Michael McClure

Michael McClure is one of the major figures of the Beat Generation. Besides reading at the famous San Francisco Six Gallery Reading where Ginsberg first read “Howl,” he was fictionalized in Jack Kerouac’s novel Big Sur. McClure is a captivating reader and performer (he recited from The Canterbury Tales in Martin Scorcese’s The Last Waltz) and his collaboration with The Doors’ keyboardist Ray Manzarek and contemporary composer Terry Riley are now legendary. A native of Kansas who grew up by the “blue-black waters” of Puget Sound, Michael McClure is a poet, playwright, novelist, essayist. He co-wrote the Janis Joplin hit “Mercedes Benz,” and overcame the censorship laws with his Obie winning play The Beard.
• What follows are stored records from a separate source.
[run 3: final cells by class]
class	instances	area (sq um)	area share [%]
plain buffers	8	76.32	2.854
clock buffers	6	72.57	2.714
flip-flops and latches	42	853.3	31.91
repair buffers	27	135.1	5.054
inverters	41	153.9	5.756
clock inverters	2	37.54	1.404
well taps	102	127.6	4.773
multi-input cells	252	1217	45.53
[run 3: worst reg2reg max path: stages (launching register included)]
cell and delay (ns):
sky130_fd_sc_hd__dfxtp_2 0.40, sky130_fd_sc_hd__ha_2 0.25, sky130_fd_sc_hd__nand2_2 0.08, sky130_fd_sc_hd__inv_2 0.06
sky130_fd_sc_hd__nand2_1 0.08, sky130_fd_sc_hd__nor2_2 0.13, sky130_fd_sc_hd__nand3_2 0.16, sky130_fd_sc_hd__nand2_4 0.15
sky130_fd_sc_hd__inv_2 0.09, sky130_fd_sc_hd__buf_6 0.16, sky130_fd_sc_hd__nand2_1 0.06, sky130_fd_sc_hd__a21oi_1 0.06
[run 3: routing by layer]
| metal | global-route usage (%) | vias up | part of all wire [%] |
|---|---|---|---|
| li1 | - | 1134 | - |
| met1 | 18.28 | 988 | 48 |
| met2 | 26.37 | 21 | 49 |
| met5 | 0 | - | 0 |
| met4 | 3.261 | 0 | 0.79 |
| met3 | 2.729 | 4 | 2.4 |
[src/logic/pkt_count_pkg.sv]
// Purpose: Shared constants and carriers for the receive packet counters.
// Assumes: 32-bit APB data, 16-bit registers in the low half of each word.
// Notes: Register indices are multiplied by four to form byte addresses.
package pkt_count_pkg;

    ////////////////////////////////////////////////////////////////////////
    // Widths
    localparam int DATA_W = 16;
    localparam int NUM_EP = 7;
    localparam int NUM_PORTS = 2;
    localparam int IRQ_W = 2;
    localparam int ADDR_W = 12;

    ////////////////////////////////////////////////////////////////////////
    // Register indices (byte address is index times four)
    localparam logic [9:0] IDX_PORT0_COUNT = 10'h04E;
    localparam logic [9:0] IDX_PORT1_COUNT = 10'h056;
    localparam logic [9:0] IDX_BUF_STATUS = 10'h058;
    localparam logic [9:0] IDX_PORT0_CTRL = 10'h060;
    localparam logic [9:0] IDX_PORT1_CTRL = 10'h061;
    localparam logic [9:0] IDX_IRQ_STATUS = 10'h062;
    localparam logic [9:0] IDX_IRQ_MASK = 10'h063;

    ////////////////////////////////////////////////////////////////////////
    // Port control register fields
    localparam int CTRL_CLEAR_BIT = 15;
    localparam int CTRL_ENABLE_BIT = 14;
    localparam int CTRL_DIR_BIT = 13;
    localparam int CTRL_CONT_BIT = 12;
    localparam int CTRL_TYPE_LSB = 10;
    localparam logic [1:0] TYPE_BULK = 2'h1;
    localparam logic DIR_OUT = 1'b0;

    ////////////////////////////////////////////////////////////////////////
    // Interrupt status bits
    localparam int IRQ_DONE0_BIT = 0;
    localparam int IRQ_DONE1_BIT = 1;

    ////////////////////////////////////////////////////////////////////////
    // Reset values
    localparam logic [DATA_W-1:0] COUNT_RST = 16'h0000;
    localparam logic [NUM_EP-1:0] BUF_STATUS_RST = 7'h00;
    localparam logic [IRQ_W-1:0] IRQ_RST = 2'h0;
    localparam logic [31:0] PRDATA_RST = 32'h00000000;

    ////////////////////////////////////////////////////////////////////////
    // Carriers
    typedef struct packed {
        logic enable;
        logic dir;
        logic cont;
        logic [1:0] ttype;
    } port_ctrl_t;

    localparam port_ctrl_t CTRL_RST = '{1'b0, 1'b0, 1'b0, 2'h0};

    typedef struct packed {
        logic clear;
        logic load;
        logic [DATA_W-1:0] wdata;
        logic pkt;
        logic normal_done;
    } cnt_req_t;

    typedef enum logic [1:0] {
        BUS_IDLE = 2'b01,
        BUS_ACK = 2'b10
    } bus_state_t;

endpackage : pkt_count_pkg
Another drama based on a Kafka parable, Josephine: The Mouse Singer received the Obie for Best Play. McClure’s passions are biology and the arts. He has travelled in East Africa and Mexico as part of his field studies. McClure writes poetry in Projective Verse as a part of his action philosophy. His essays are primarily on the subjects of biology and studies of his artist friends including Robert Duncan, Jim Morrison, and Isamu Noguchi. He has produced two documentaries, and received awards including a Guggenheim Fellowship, a Rockefeller grant for playwriting, and the Alfred Jarry award.

Mysteriosos

Poetry by Michael McClure

Mysteriosos and Other Poems, Michael McClure’s newest book of poetry, explores the last seven years. These new poems speak of working toward freedom and beauty during a time of interminable war and the destruction of our natural surroundings. In the Introduction, McClure clarifies his playfulness with time, how within the moment of his writing all moments and memories exist. His “willingness of unwearied senses to be what they perceive” as Anne Waldman says, opens our perceptions.…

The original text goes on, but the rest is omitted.